Given this last constraint, sublinear regret can be expected only if the graph presents some underlying structure. This paper shows that sublinear regret is achievable in the case where the graph is generated according to a Stochastic Block Model (SBM) with two communities. Optimal regret bounds are computed for this pair-matching problem. They exhibit a phase transition related to the Kesten-Stigum threshold for community detection in SBM. The pair-matching problem is considered in the case where each node is constrained to be sampled less than a given amount of times. We show how optimal regret rates depend on this constraint. The paper is concluded by a conjecture regarding the optimal regret when the number of communities is larger than 2. Contrary to the two communities case, we argue that a statistical-computational gap would appear in this problem.

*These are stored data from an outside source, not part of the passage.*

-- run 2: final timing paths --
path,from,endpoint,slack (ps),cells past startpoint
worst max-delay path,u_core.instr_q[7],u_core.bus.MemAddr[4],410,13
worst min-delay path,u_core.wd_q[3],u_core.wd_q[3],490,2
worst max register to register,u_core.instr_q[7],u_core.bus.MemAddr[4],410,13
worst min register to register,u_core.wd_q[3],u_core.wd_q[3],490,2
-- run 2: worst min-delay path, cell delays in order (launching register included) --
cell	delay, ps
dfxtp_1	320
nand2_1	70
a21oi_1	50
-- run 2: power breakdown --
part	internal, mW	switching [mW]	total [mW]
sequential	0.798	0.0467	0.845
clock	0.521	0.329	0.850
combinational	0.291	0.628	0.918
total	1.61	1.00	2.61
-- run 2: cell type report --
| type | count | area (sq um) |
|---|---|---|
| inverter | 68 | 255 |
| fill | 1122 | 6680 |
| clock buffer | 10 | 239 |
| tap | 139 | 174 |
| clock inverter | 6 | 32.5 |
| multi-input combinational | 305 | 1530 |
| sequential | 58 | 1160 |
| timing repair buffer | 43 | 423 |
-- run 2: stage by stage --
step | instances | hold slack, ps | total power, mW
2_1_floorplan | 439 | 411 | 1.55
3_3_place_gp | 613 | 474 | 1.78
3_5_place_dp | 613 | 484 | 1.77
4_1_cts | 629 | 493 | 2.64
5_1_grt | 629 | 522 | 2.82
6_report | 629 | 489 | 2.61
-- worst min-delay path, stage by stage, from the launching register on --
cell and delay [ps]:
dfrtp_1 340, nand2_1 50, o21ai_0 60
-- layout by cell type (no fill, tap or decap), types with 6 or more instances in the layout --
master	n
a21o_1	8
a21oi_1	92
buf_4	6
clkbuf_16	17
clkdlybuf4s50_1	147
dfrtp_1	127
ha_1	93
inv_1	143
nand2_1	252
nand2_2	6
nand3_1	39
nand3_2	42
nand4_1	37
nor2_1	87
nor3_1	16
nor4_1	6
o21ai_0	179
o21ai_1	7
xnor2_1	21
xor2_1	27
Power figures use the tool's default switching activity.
==> src/rtl/cpu_pipe_pkg.sv <==
// ============================================================================
// Module      : cpu_pipe_pkg
// Description : Shared pipeline-stage types: handshake stage state encoding,
//               per-boundary payload structs and a state-to-occupancy helper.
// Revision    : 1.0 - initial release
// ============================================================================
`default_nettype none

package cpu_pipe_pkg;

    // Number of entries held by a stage register, encoded so the value doubles
    // as the occupancy count.
    typedef enum logic [1:0] {
        PS_EMPTY = 2'd0,
        PS_ONE   = 2'd1,
        PS_TWO   = 2'd2
    } stage_state_e;

    // IF/ID boundary payload
    typedef struct packed {
        logic [63:0] pc;
        logic [31:0] instr;
    } if_id_t;

    // ID/EX boundary payload
    typedef struct packed {
        logic [63:0] pc;
        logic [63:0] rs1_val;
        logic [63:0] rs2_val;
        logic [63:0] imm;
        logic [4:0]  rd;
        logic [5:0]  alu_op;
        logic        mem_rd;
        logic        mem_wr;
        logic        reg_wr;
    } id_ex_t;

    // EX/MEM boundary payload
    typedef struct packed {
        logic [63:0] alu_res;
        logic [63:0] store_val;
        logic [4:0]  rd;
        logic        mem_rd;
        logic        mem_wr;
        logic        reg_wr;
    } ex_mem_t;

    // MEM/WB boundary payload
    typedef struct packed {
        logic [63:0] wb_val;
        logic [4:0]  rd;
        logic        reg_wr;
    } mem_wb_t;

    // Entries held for a given state (0, 1 or 2).
    function automatic logic [1:0] occ_of(input stage_state_e st);
        case (st)
            PS_ONE:  occ_of = 2'd1;
            PS_TWO:  occ_of = 2'd2;
            default: occ_of = 2'd0;
        endcase
    endfunction

endpackage

`default_nettype wire

==> src/rtl/sat_counter.sv <==
// ============================================================================
// Module      : sat_counter
// Description : Up-counter that sticks at its maximum value instead of wrapping.
//               Cleared only by the asynchronous active-low reset.
// Revision    : 1.0 - initial release
// ============================================================================
`default_nettype none

module sat_counter #(
    parameter int CNT_W = 16
) (
    input  logic             clk,
    input  logic             reset,
    input  logic             inc,
    output logic [CNT_W-1:0] count
);

    logic [CNT_W-1:0] count_q;

    // Count up on each qualifying cycle, holding once all ones is reached
    always_ff @(posedge clk or negedge reset) begin
        if (!reset) begin
            count_q <= '0;
        end else if (inc && (count_q != {CNT_W{1'b1}})) begin
            count_q <= count_q + 1'b1;
        end
    end

    assign count = count_q;

endmodule

`default_nettype wire

==> src/rtl/pipe_stage_reg.sv <==
// ============================================================================
// Module      : pipe_stage_reg
// Description : Pipeline stage register with valid/ready handshake, two-entry
//               skid buffer, flush, stall and a saturating bubble counter.
//               in_ready is a function of state flops and stall only, which
//               cuts the backpressure path between adjacent stages.
// Revision    : 1.0 - initial release
// ============================================================================
`default_nettype none

module pipe_stage_reg
    import cpu_pipe_pkg::*;
#(
    parameter int WIDTH = 64,
    parameter int CNT_W = 16
) (
    input  logic             clk,
    input  logic             reset,
    input  logic             in_valid,
    output logic             in_ready,
    input  logic [WIDTH-1:0] in_data,
    output logic             out_valid,
    input  logic             out_ready,
    output logic [WIDTH-1:0] out_data,
    input  logic             stall,
    input  logic             flush,
    output logic [1:0]       occupancy,
    output logic [CNT_W-1:0] bubble_cnt
);

    stage_state_e     state_q;
    logic [WIDTH-1:0] main_q;
    logic [WIDTH-1:0] skid_q;
    logic             in_fire;
    logic             out_fire;

    // Handshake terms come from state flops and stall only, never out_ready
    assign in_ready  = (state_q != PS_TWO)   && !stall;
    assign out_valid = (state_q != PS_EMPTY) && !stall;
    assign in_fire   = in_valid  && in_ready;
    assign out_fire  = out_valid && out_ready;

    assign out_data  = main_q;
    assign occupancy = occ_of(state_q);

    // State and payload update; flush wins over every other condition and
    // leaves payload registers untouched
    always_ff @(posedge clk or negedge reset) begin
        if (!reset) begin
            state_q <= PS_EMPTY;
            main_q  <= '0;
            skid_q  <= '0;
        end else if (flush) begin
            state_q <= PS_EMPTY;
        end else begin
            case (state_q)
                PS_EMPTY: begin
                    if (in_fire) begin
                        state_q <= PS_ONE;
                        main_q  <= in_data;
                    end
                end
                PS_ONE: begin
                    if (in_fire && out_fire) begin
                        main_q  <= in_data;
                    end else if (in_fire) begin
                        state_q <= PS_TWO;
                        skid_q  <= in_data;
                    end else if (out_fire) begin
                        state_q <= PS_EMPTY;
                    end
                end
                PS_TWO: begin
                    // in_ready is low here, so only the drain can happen
                    if (out_fire) begin
                        state_q <= PS_ONE;
                        main_q  <= skid_q;
                    end
                end
                default: begin
                    state_q <= PS_EMPTY;
                end
            endcase
        end
    end

    // Bubble: downstream ready but nothing valid to give it (stall included)
    sat_counter #(
        .CNT_W (CNT_W)
    ) u_bubble_cnt (
        .clk   (clk),
        .reset (reset),
        .inc   (out_ready && !out_valid),
        .count (bubble_cnt)
    );

endmodule

`default_nettype wire
--- src/rtl/booth_radix4_mult_seq.sv ---
// Iterative radix-4 Booth multiplier: one Booth digit per clock, signed or unsigned operands.
// Optional BOOTH_ZERO_BYPASS_EN: a zero operand skips RUN and completes in one cycle.
module booth_radix4_mult_seq #(
  parameter int WIDTH = 32,
  parameter int CNT_W = 6
) (
  input  logic                 clk,
  input  logic                 rst,
  input  logic                 start,
  input  logic                 is_signed,
  input  logic [WIDTH-1:0]     a,
  input  logic [WIDTH-1:0]     b,
  output logic                 busy,
  output logic                 done,
  output logic [2*WIDTH-1:0]   product
);

  localparam int E  = WIDTH + 2;
  localparam int N  = E / 2;
  localparam int PW = 2 * E + 1;

  typedef enum logic [1:0] {IDLE, RUN, DONE} state_t;

  state_t           state;
  logic [E-1:0]     m;
  logic [PW-1:0]    p;
  logic [CNT_W-1:0] cnt;

  logic [E-1:0]     a_ext;
  logic [E-1:0]     b_ext;
  logic [E:0]       sel;
  logic [E:0]       sum;
  logic [PW-1:0]    p_next;

  // Two extension bits keep the +/-2M partial products and the running sum from overflowing.
  always_comb begin
    a_ext = is_signed ? {{2{a[WIDTH-1]}}, a} : {2'b00, a};
    b_ext = is_signed ? {{2{b[WIDTH-1]}}, b} : {2'b00, b};
  end

  always_comb begin
    sel = '0;
    case (p[2:0])
      3'b001, 3'b010: sel = {m[E-1], m};
      3'b011:         sel = {m, 1'b0};
      3'b100:         sel = -{m, 1'b0};
      3'b101, 3'b110: sel = -{m[E-1], m};
      default:        sel = '0;
    endcase
    sum    = {p[PW-1], p[PW-1:E+1]} + sel;
    p_next = {sum[E], sum, p[E:2]};
  end

  always_ff @(posedge clk or posedge rst) begin
    if (rst) begin
      state   <= IDLE;
      busy    <= 1'b0;
      done    <= 1'b0;
      product <= '0;
      m       <= '0;
      p       <= '0;
      cnt     <= '0;
    end else begin
      case (state)
        IDLE: begin
          done <= 1'b0;
          if (start) begin
`ifdef BOOTH_ZERO_BYPASS_EN
            if (a == '0 || b == '0) begin
              state   <= DONE;
              done    <= 1'b1;
              product <= '0;
            end else begin
`else
            begin
`endif
              m     <= a_ext;
              p     <= {{E{1'b0}}, b_ext, 1'b0};
              cnt   <= '0;
              busy  <= 1'b1;
              state <= RUN;
            end
          end
        end
        RUN: begin
          p   <= p_next;
          cnt <= cnt + 1'b1;
          if (cnt == CNT_W'(N - 1)) begin
            state   <= DONE;
            busy    <= 1'b0;
            done    <= 1'b1;
            product <= p_next[2*WIDTH:1];
          end
        end
        DONE: begin
          done  <= 1'b0;
          state <= IDLE;
        end
        default: state <= IDLE;
      endcase
    end
  end

endmodule
--- config.mk ---
export PLATFORM = sky130hd
export DESIGN_NAME = booth_radix4_mult_seq
export DESIGN_NICKNAME = d
export VERILOG_FILES = /design/src/rtl/booth_radix4_mult_seq.sv
export SDC_FILE = /design/constraint.sdc
export NUM_CORES = 1
export LEC_CHECK = 0
export CAP_MARGIN = 20
export CORE_ASPECT_RATIO = 0.5
export CORE_MARGIN = 4
export CORE_UTILIZATION = 45
export DETAILED_ROUTE_END_ITERATION = 8
export PLACE_DENSITY_LB_ADDON = 0.3
export SLEW_MARGIN = 20
export SYNTH_ARGS = -nofsm -noshare
export SYNTH_HDL_FRONTEND = slang
export SYNTH_SLANG_ARGS = --single-unit
export TNS_END_PERCENT = 10
--- constraint.sdc ---
create_clock -name clk -period 6 [get_ports clk]
set_clock_uncertainty 0.2 [all_clocks]
set_input_delay 0.9 -clock clk [delete_from_list [all_inputs] [get_ports clk]]
set_output_delay 0.9 -clock clk [all_outputs]
set_load 0.03 [all_outputs]
==> metrics.log <==
INFO  metric layout.core_utilization = a little under three fifths
INFO  metric run_status = finished clean
INFO  metric final-setup-viol-count = 0
INFO  metric ctsHoldBuffers = 0
INFO  metric start_util = 46.0%
INFO  metric max_slew.worst_pin.slew = between 0.8 and 0.9 ns
INFO  metric timing_worst_setup_path_type = reg -> reg
INFO  metric post_cts.resized_instances = 0
INFO  metric post_route_cells_drive_above_1_share = about 6.7%
INFO  metric die_area = around 0.026 mm^2
INFO  metric clock_tree.root_cell = sky130_fd_sc_hd__clkbuf_16
INFO  metric grt_pass1_vias = 9145
INFO  metric crit_path_start_kind = flop
INFO  metric crit_path_top_delay_cell = sky130_fd_sc_hd__or3b_1
INFO  metric clk_path_buf_depth = 2
INFO  metric core-area = 0.0230 mm^2
INFO  metric clock_slew_at_reported_path_ffs = 0.07 ns
INFO  metric synth.area.top_cells = sky130_fd_sc_hd__dfrtp_1 41%, sky130_fd_sc_hd__nand2_1 12%, sky130_fd_sc_hd__xnor2_1 4.4%
INFO  metric maxClockFrequency = between 150 and 200 MHz
INFO  metric fin_setup_tns = 0 ns
INFO  metric synth_area = roughly 0.011 mm^2
INFO  metric detail_route.drc_violations = 0
INFO  metric synth_top_area_share = 41.4%
INFO  metric first_pass_iters = 7
INFO  metric max_cap_violations = 0
INFO  metric cp_data_arrival_time = around 5.4 ns
INFO  metric ant_nets = 0
INFO  metric gr-usage-all-layers = a little under a quarter
INFO  metric relSlewSlack = 44.4%
INFO  metric antenna_found_initial = 0
INFO  metric area_delta_synth_final = 20.9%
INFO  metric finalWeightedCongestion = 0.926
INFO  metric post-synth-top-count-cell = sky130_fd_sc_hd__nand2_1
INFO  metric synth_ff_type = sky130_fd_sc_hd__dfrtp_1
INFO  metric totalWireLength = approximately 30000 um
INFO  metric grt.overflow.total = 0
INFO  metric critical_path_peak_fanout = 5
INFO  metric synth_nets = 1358
INFO  metric hold_path_class = reg -> reg
INFO  metric wire_length_of_the_first_global_routing_pass = about 49000 um
INFO  metric clk_latency = 0.45 ns
INFO  metric vias = 9265
INFO  metric htree_levels = 4
INFO  metric netlist_instances = roughly 1300
INFO  metric synth_largest_area_cell = sky130_fd_sc_hd__dfrtp_1
INFO  metric critical-path-top-cell-by-count = sky130_fd_sc_hd__a21o_1
INFO  metric end_kind = flop
INFO  metric numClockSinks = between 150 and 200
INFO  metric pin_count_of_the_biggest_net_entering_global_routing = 90
INFO  metric synth_top_cells_by_count = 351 x sky130_fd_sc_hd__nand2_1, 175 x sky130_fd_sc_hd__dfrtp_1, 85 x sky130_fd_sc_hd__a21oi_1, 84 x sky130_fd_sc_hd__o21ai_0, 76 x sky130_fd_sc_hd__clkbuf_1
INFO  metric place.port_buffers = around 130
INFO  metric fin_nets = between 1000 and 1500
INFO  metric final.hold.worst_slack = around 0.27 ns
INFO  metric number_of_enable_flip_flop_cells_after_synthesis = 0
INFO  metric finalNonFillerCells = roughly 1700
INFO  metric cts-buffers-inserted = 17
INFO  metric fp.dieW = 225 um
INFO  metric synth.yosys.warnings = 0
INFO  metric crit_path_max_incr_delay = 0.45 ns
INFO  metric die_height = roughly 120 um
INFO  metric ports_placed_on_the_boundary = between 100 and 150
INFO  metric finalHoldViolations = 0
INFO  metric hpwl = ~21000 um
INFO  metric final.min_clock_period = roughly 5.3 ns
INFO  metric avgViaCountPerCell = roughly 5.6
INFO  metric rows = 39
INFO  metric synth.ff_latch_count = 175
INFO  metric asyncSetResetFlopFracSynth = between 90% and 100%
INFO  metric fin_crit_sh = between 80% and 90%
INFO  metric cts_tree = built
INFO  metric cts_setup_buffers = 0
INFO  metric post-place-cells = ~1600
INFO  metric seq_area_frac_synth = approximately two fifths
INFO  metric worst-endpoint-required = around 6.1 ns
INFO  metric diodes = 0
INFO  metric timing.final.max_slew_violations = 0
INFO  metric synth.avg_cell_area = 8.45 um^2
INFO  metric grt_setup_unrepaired = no
INFO  metric path_cells = inv_1 -> ha_1 -> or3b_1 -> nor4_1 -> nand2b_1 -> or3_1 -> nand2_1 -> xnor2_1 -> a221oi_1 -> a21oi_1 -> ha_1 -> a21o_1 -> a21o_1 -> a21o_1 -> a21o_1 -> nand2_1 -> and3_1 -> o21ai_0 -> a221oi_1 -> xor2_1 -> o21ai_0
INFO  metric drt_first_iter_violations = roughly 700
INFO  metric routedWlPerCell = ~18 um
INFO  metric synth.lib_cells_used.distinct = 70
[per-layer routing]
metal,track usage (%),vias to the layer above,wire length (um)
met4,3.87,0,327
met5,0,-,0
met1,33.7,4489,14500
met2,35.6,242,13200
li1,-,4505,-
met3,5.95,29,1840
[cells by family after synthesis]
family	after synthesis	share of synthesized area, %
DFF	175	41.4
and+or+nand+nor	531	23.3
AOI/OAI and AO/OA	306	18.5
buffers and inverters	107	3.82
muxes	17	1.84
xor gates and xnor gates	78	6.59
adders and majority gates	38	4.56
[state kept, by name (all words and copies together) (netlist names)]
signal,count
state,2
m,33
done,1
cnt,6
product,64
busy,1
p,68
[area by class of cell]
cell class                 count  area (um^2)
sequential                   175         4380
timing repair buffer         156         1520
inverter                      24         95.1
tap                          307          384
clock buffer                  20          447
clock inverter                12          156
fill                        2059        10200
multi-input combinational    970         5820
[placed cells by master, fill, tap and decap left out, types with 12 or more instances in the layout]
cell                              instances
sky130_fd_sc_hd__o21ai_0                 84
sky130_fd_sc_hd__inv_1                   22
sky130_fd_sc_hd__a221oi_1                28
sky130_fd_sc_hd__clkbuf_16               17
sky130_fd_sc_hd__a22o_1                  28
sky130_fd_sc_hd__nand2_1                349
sky130_fd_sc_hd__ha_1                    37
sky130_fd_sc_hd__dfrtp_1                173
sky130_fd_sc_hd__buf_4                   22
sky130_fd_sc_hd__and3b_1                 32
sky130_fd_sc_hd__clkdlybuf4s50_1        133
sky130_fd_sc_hd__a31oi_1                 12
sky130_fd_sc_hd__a21o_1                  15
sky130_fd_sc_hd__xor2_1                  24
sky130_fd_sc_hd__nor2_1                  60
sky130_fd_sc_hd__nand3_1                 16
sky130_fd_sc_hd__a21oi_1                 85
sky130_fd_sc_hd__xnor2_1                 53
[stage by stage]
stage | area, um^2 | setup slack [ns]
global route | 12800 | 0.352
global placement | 12200 | 0.932
detailed placement | 12200 | 0.799
CTS | 12800 | 0.768
finish | 12800 | 0.718
floorplan | 10600 | 0.155
[path summary, 6_finish.rpt]
| check | startpoint | slack [ns] | cells past startpoint | to |
|---|---|---|---|---|
| max | m[0]$_DFFE_PP0P_ | 0.72 | 21 | p[60]$_DFFE_PP0P_ |
| max in group asynchronous | rst | 3.79 | 3 | m[16]$_DFFE_PP0P_ |
| max reg2reg | m[0]$_DFFE_PP0P_ | 0.72 | 21 | p[60]$_DFFE_PP0P_ |
| min reg2reg | product[20]$_DFFE_PP0P_ | 0.27 | 2 | product[20]$_DFFE_PP0P_ |
| min in group asynchronous | rst | 0.78 | 2 | product[8]$_DFFE_PP0P_ |
| min | product[20]$_DFFE_PP0P_ | 0.27 | 2 | product[20]$_DFFE_PP0P_ |
[worst max-delay path, delay by kind of cell, from the launching register on]
kind,cells,cell delay [ns]
compound gates,9,1.82
xor+xnor,2,0.36
fa+ha+maj,2,0.54
buf+inv,1,0.09
flops,1,0.41
simple gates,7,1.71
Power is not shown: default switching activity piles up to over one toggle a cycle in this logic, so the estimate is an artifact.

On the estimation of network complexity: Dimension of Graphons

arXiv (63p),  Journal of Machine Learning Research (2021)

Network complexity has been studied for over half a century and has found a wide range of applications. Many methods have been developed to characterize and estimate the complexity of networks. However, there has been little research with statistical guarantees. In this paper, we develop a statistical theory of graph complexity in a general model of random graphs, the so-called graphon model.
Given a graphon, we endow the latent space of the nodes with the neighborhood distance that measures the propensity of two nodes to be connected with similar nodes. Our complexity index is then based on the covering number and the Minkowski dimension of (a purified version of) this metric space. Although the latent space is not identifiable, these indices turn out to be identifiable. This notion of complexity has simple interpretations on popular examples of random graphs: it matches the number of communities in stochastic block models; the dimension of the Euclidean space in random geometric graphs; the regularity of the link function in Hölder graphon models.
From a single observation of the graph, we construct an estimator of the neighborhood-distance and show universal non-asymptotic bounds for its risk, matching minimax lower bounds. Based on this estimated distance, we compute the corresponding covering number and Minkowski dimension and we provide optimal non-asymptotic error bounds for these two plug-in estimators.